Citizens United resulted in a series of additional Supreme Court and lower-court cases (most importantly, a D.C. Circuit case called SpeechNow) and Federal Election Commission rulings that led to further deregulation of the campaign finance system. Many of these cases engaged in a kind of bootstrapping in which the courts or regulators first made a hole in the law, and challengers could subsequently point to that hole as a justification to strike down more laws, reasoning that the remaining laws were no longer effective.

One of the most important examples of this deregulatory bootstrapping occurred in relation to political committees that engage only in spending money independently in campaigns. These entities, now known as super PACs, function just like ACT, the 527 group Soros supported in 2004. But now these groups are blessed as legal, and they can take unlimited sums to support candidates. On top of that, thanks to a ruling of the Federal Election Commission sought by Democrats in 2024, campaigns can now closely work with those super PACs on voter registration and get-out-the-vote drives without running afoul of the rules prohibiting coordination between candidates and nominally independent outside groups.

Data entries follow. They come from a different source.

[src/rtl/hamming_pkg.sv]
// hamming_pkg
//   Shared constants and types for the (7,4) Hamming decode arbiter:
//   codeword/data widths, parity-type encodings and the result-stage FSM
//   state encoding.
package hamming_pkg;

  localparam int CODE_W = 7;
  localparam int DATA_W = 4;

  localparam logic PARITY_EVEN = 1'b0;
  localparam logic PARITY_ODD  = 1'b1;

  typedef enum logic {
    ST_EMPTY = 1'b0,
    ST_FULL  = 1'b1
  } arb_state_e;

endpackage
File: config.mk
export PLATFORM = sky130hd
export DESIGN_NAME = lfsr_ext_counter
export DESIGN_NICKNAME = d
export VERILOG_FILES = /design/src/rtl/lfsr_ext_counter.sv
export SDC_FILE = /design/constraint.sdc
export NUM_CORES = 1
export LEC_CHECK = 0
export ABC_AREA = 1
export CORE_AREA = 2 2 39 41
export DETAILED_ROUTE_END_ITERATION = 10
export DIE_AREA = 0 0 41 43
export GPL_TIMING_DRIVEN = 0
export HOLD_SLACK_MARGIN = 0.05
export PLACE_DENSITY = 0.79
export SLEW_MARGIN = 15
export SYNTH_ARGS = -nofsm -noshare
export SYNTH_HDL_FRONTEND = slang
export SYNTH_SLANG_ARGS = --single-unit
File: constraint.sdc
create_clock -name Clk -period 2.9 [get_ports Clk]
set_input_delay 0.29 -clock Clk [delete_from_list [all_inputs] [get_ports Clk]]
set_output_delay 0.29 -clock Clk [all_outputs]
set_load 0.01 [all_outputs]
$ cat src/rtl/ram_arbiter.sv
// ram_arbiter: two-requester round-robin arbiter driving a single-port sync RAM
// through a registered issue stage, with tagged read return and saturating grant counters.
module ram_arbiter #(
    parameter int DATA_WIDTH = 32,
    parameter int ADDR_WIDTH = 10,
    parameter int CNT_WIDTH  = 16
) (
    input  logic                  clk,
    input  logic                  rst,
    input  logic                  req0,
    input  logic                  req1,
    input  logic                  wr_rdn0,
    input  logic                  wr_rdn1,
    input  logic [ADDR_WIDTH-1:0] addr0,
    input  logic [ADDR_WIDTH-1:0] addr1,
    input  logic [DATA_WIDTH-1:0] wdata0,
    input  logic [DATA_WIDTH-1:0] wdata1,
    output logic                  gnt0,
    output logic                  gnt1,
    output logic                  rvalid0,
    output logic                  rvalid1,
    output logic [DATA_WIDTH-1:0] rdata0,
    output logic [DATA_WIDTH-1:0] rdata1,
    output logic                  ram_en,
    output logic                  ram_wr_rdn,
    output logic [ADDR_WIDTH-1:0] ram_addr,
    output logic [DATA_WIDTH-1:0] ram_data_wr,
    input  logic [DATA_WIDTH-1:0] ram_data_rd,
    output logic [CNT_WIDTH-1:0]  gnt_cnt0,
    output logic [CNT_WIDTH-1:0]  gnt_cnt1
);
    logic ptr, tag0, tag1, acc;
    assign gnt0   = !rst && req0 && (!req1 || !ptr);
    assign gnt1   = !rst && req1 && (!req0 || ptr);
    assign acc    = gnt0 | gnt1;
    assign rdata0 = ram_data_rd;
    assign rdata1 = ram_data_rd;
    // tagN marks a read sitting in the issue register; rvalidN follows one cycle later
    always_ff @(posedge clk) begin
        if (rst) begin
            ptr         <= 1'b0;
            ram_en      <= 1'b0;
            ram_wr_rdn  <= 1'b0;
            ram_addr    <= '0;
            ram_data_wr <= '0;
            tag0        <= 1'b0;
            tag1        <= 1'b0;
            rvalid0     <= 1'b0;
            rvalid1     <= 1'b0;
            gnt_cnt0    <= '0;
            gnt_cnt1    <= '0;
        end else begin
            ram_en  <= acc;
            tag0    <= gnt0 && !wr_rdn0;
            tag1    <= gnt1 && !wr_rdn1;
            rvalid0 <= tag0;
            rvalid1 <= tag1;
            if (acc) begin
                ptr         <= gnt0;
                ram_wr_rdn  <= gnt1 ? wr_rdn1 : wr_rdn0;
                ram_addr    <= gnt1 ? addr1 : addr0;
                ram_data_wr <= gnt1 ? wdata1 : wdata0;
            end
            if (gnt0 && gnt_cnt0 != '1) gnt_cnt0 <= gnt_cnt0 + CNT_WIDTH'(1);
            if (gnt1 && gnt_cnt1 != '1) gnt_cnt1 <= gnt_cnt1 + CNT_WIDTH'(1);
        end
    end
endmodule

According to the Washington Post, Musk spent millions last year working with the Trump campaign on these efforts.

Billionaires no longer need to worry that they will break the law by spending previously obscene funds supporting or opposing candidates for office. These days, anyone with sophistication can spend whatever they want in federal elections, so long as they structure the giving properly. And some of the ultrawealthy (like others in society) are passionate about politics during our polarized times. They increasingly see no reason to resist leveraging their economic clout in the political arena.

And it’s not just the nine-figure donors who are worrisome. OpenSecrets data show that the top 100 donors gave almost 70 percent of total money to outside groups like super PACs. The top 1 percent of donors gave 98 percent of the outside money. And thanks to changes in technology, such as the rise in social media, the ultrawealthy have new ways to transform their economic heft into political might without risking legal trouble.

Today we have a mostly deregulated campaign finance system, except when it comes to some activities of political parties—rules the Supreme Court will likely soon strike down too. What remains is campaign finance disclosure, but much current political activity is not covered by disclosure rules because laws have not been updated to deal with the movement of campaigns to the online space. And new First Amendment attacks on the constitutionality of disclosure could soon bear fruit at an increasingly deregulatory SCOTUS. So we can expect a day when we may not even know how many nine-figure donors are out there seeking to influence our elections and our elected officials.